1. Human hemochromatosis protein (HFE): This HFE protein is encoded by the HFE gene and it controls iron absorption.
2. N-ethyl N-nitrosourea; Also known as ENU, this is a very strong mutagen that usually focuses on spermatogonial stem cells. The effect is genome wide
3. Microcytic anemia: Any kind of anemia that involves small red blood cells usually caused by iron deficiency.
4. Hepcidin: A peptide hormone that is made in the liver, hepcidin also controls iron levels in the body.
5. Transcription factors: A protein that specifically binds to various regions on DNA so as to copy the information to mRNA.

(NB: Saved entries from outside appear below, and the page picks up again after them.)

$ cat src/core/optf_train.sv
// output port link training state machine
`timescale 1ns/1ps
module optf_train
   import optf_pkg::*;
(
   input wire logic clk,
   input wire logic rst_n,
   input wire logic start_trn,
   input wire logic in_ok,
   input wire logic in_wait_pttn,
   input wire logic idle_req,
   input wire logic restart_req,
   input wire logic recal_req,
   input wire logic rx_trn_req_pkt,
   input wire logic rx_trn_req_pttn,
   input wire logic pkt_active,
   input wire logic sym_taken,
   output logic [1:0] tx_sym,
   output logic tx_sym_valid,
   output logic pkt_enable,
   output logic err_report_en,
   output logic [7:0] train_state
);

   // ----------------------------------------------------------------
   // state
   // ----------------------------------------------------------------
   typedef struct packed {
      optf_state_t st;
      optf_sym_t sym;
      logic sym_valid;
      logic pkt_en;
      logic err_en;
   } optf_regs_t;

   optf_regs_t r;
   optf_regs_t next_r;
   logic sent;
   logic in_burst;
   logic live;

   optf_cnt_if cif ();

   optf_pttn_cnt u_cnt (
      .clk   (clk),
      .rst_n (rst_n),
      .cif   (cif)
   );

   // a symbol counts as sent only when the transmitter takes what we offer
   assign sent = r.sym_valid & sym_taken;
   assign in_burst = (r.st == ST_PTTN) || (r.st == ST_LIVE_PTTN);
   assign live = (r.st == ST_LIVE_PTTN) || (r.st == ST_LIVE_IDLE) || (r.st == ST_LIVE_REQ);

   // ----------------------------------------------------------------
   // counter control
   // ----------------------------------------------------------------
   assign cif.step = sent & in_burst;
   assign cif.clear = ((next_r.st == ST_PTTN) && (r.st != ST_PTTN)) ||
                      ((next_r.st == ST_LIVE_PTTN) && (r.st != ST_LIVE_PTTN));

   // ----------------------------------------------------------------
   // next state
   // ----------------------------------------------------------------
   always_comb begin
      next_r = r;
      case (r.st)
         ST_RESET: begin
            if (start_trn) begin
               next_r.st = ST_TRN_REQ;
            end
         end
         ST_TRN_REQ: begin
            if (sent) begin
               next_r.st = ST_PTTN;
            end
         end
         ST_PTTN: begin
            if (sent && cif.last) begin
               // idle_req comes from the input side once it is calibrated
               next_r.st = idle_req ? ST_IDLE : ST_TRN_REQ;
            end
         end
         ST_IDLE: begin
            if (sent) begin
               if (in_ok) begin
                  next_r.st = ST_OK;
               end else if (in_wait_pttn) begin
                  next_r.st = ST_TRN_REQ;
               end else begin
                  next_r.st = ST_PTTN;
               end
            end
         end
         ST_OK: begin
            // lost sampling outranks any maintenance request
            if (restart_req) begin
               next_r.st = ST_TRN_REQ;
            end else if (rx_trn_req_pttn) begin
               next_r.st = ST_PTTN;
            end else if (rx_trn_req_pkt) begin
               next_r.st = ST_LIVE_PTTN;
            end else if (recal_req) begin
               next_r.st = ST_LIVE_REQ;
            end
         end
         ST_LIVE_PTTN: begin
            if (restart_req) begin
               next_r.st = ST_TRN_REQ;
            end else if (sent && cif.last) begin
               next_r.st = ST_LIVE_IDLE;
            end
         end
         ST_LIVE_IDLE: begin
            if (restart_req) begin
               next_r.st = ST_TRN_REQ;
            end else if (sent) begin
               next_r.st = ST_OK;
            end
         end
         ST_LIVE_REQ: begin
            if (restart_req) begin
               next_r.st = ST_TRN_REQ;
            end else if (sent && !pkt_active) begin
               next_r.st = ST_OK;
            end
         end
         default: begin
            next_r.st = ST_RESET;
         end
      endcase

      // outputs follow the next state so that they leave flip-flops
      case (next_r.st)
         ST_TRN_REQ, ST_LIVE_REQ: begin
            next_r.sym = SYM_TRN_REQ;
         end
         ST_PTTN, ST_LIVE_PTTN: begin
            next_r.sym = SYM_PTTN;
         end
         ST_IDLE, ST_LIVE_IDLE: begin
            next_r.sym = SYM_IDLE;
         end
         default: begin
            next_r.sym = SYM_NONE;
         end
      endcase
      // a request symbol cannot sit inside a packet, so hold it back
      if (next_r.st == ST_LIVE_REQ) begin
         next_r.sym_valid = !pkt_active;
      end else begin
         next_r.sym_valid = (next_r.sym != SYM_NONE);
      end
      next_r.err_en = (next_r.st == ST_OK) || (next_r.st == ST_LIVE_PTTN) ||
                      (next_r.st == ST_LIVE_IDLE) || (next_r.st == ST_LIVE_REQ);
      next_r.pkt_en = in_ok && next_r.err_en;
   end

   always_ff @(posedge clk) begin
      if (!rst_n) begin
         r.st <= ST_AFTER_RESET;
         r.sym <= SYM_NONE;
         r.sym_valid <= 1'b0;
         r.pkt_en <= 1'b0;
         r.err_en <= 1'b0;
      end else begin
         r <= next_r;
      end
   end

   assign tx_sym = r.sym;
   assign tx_sym_valid = r.sym_valid;
   assign pkt_enable = r.pkt_en;
   assign err_report_en = r.err_en;
   assign train_state = r.st;
endmodule // optf_train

6. High Performance Liquid Chromatography: A method to distinguish compounds based on their interactions with the base substance.
7. Joseph Sorge and Stratagene: Stratagene is a biotech company which specializes in life science research. Sorge founded the company and is its Chairman.
8. Yuet Wai Kan; the first to diagnose a human disease via DNA, Kan is also a noted hematologist who worked on thalassemia and sickle cell. For more information seehttp://casn.bwh.harvard.edu/1996.htm.
9. Restriction fragment length polymorphisms (RFLP): RFLPs are used to find genes that are associated with various genetic diseases. They are DNA differences in homologous chromosomes that are made by enzyme “snipping” of chosen regions of the chromosome (restriction fragment).
10. David Botstein: An American biologist who worked on gene mapping.
11. 2-chlorodeoxy adenosine: A drug, also known as Cladribine, used for multiple sclerosis and hairy cell leukemia.
12. Multiple Sclerosis: A serious medical condition where the myelin sheaths around the axons in the spinal cord and brain are eroding. This affects the efficiency with which signals are sent from the neurons and much scarring can occur as a result.
13. Thomas Hunt Morgan; (1866 – 1945) An esteemed American geneticist awarded the Nobel Prize in Physiology or Medicine for his work demonstrating how genes are the units of heredity in his work with Drosophila. See http://nobelprize.org/nobel_prizes/medicine/laureates/1933/morgan-bio.html.
14. Huntington’s Disease: An inherited genetic disease where nerve endings in the brain degenerate over time. There is no cure and the disease gets worse over time.
15. Chargaff’s Rules: The rule states that there should be a one to one ration of purines and pyrimidines. Similarly there should be an equal amount of adenine as thymine and guanine as cytosine. Thus adenine and thymine must bond together as guanine and cytosine must do so similarly.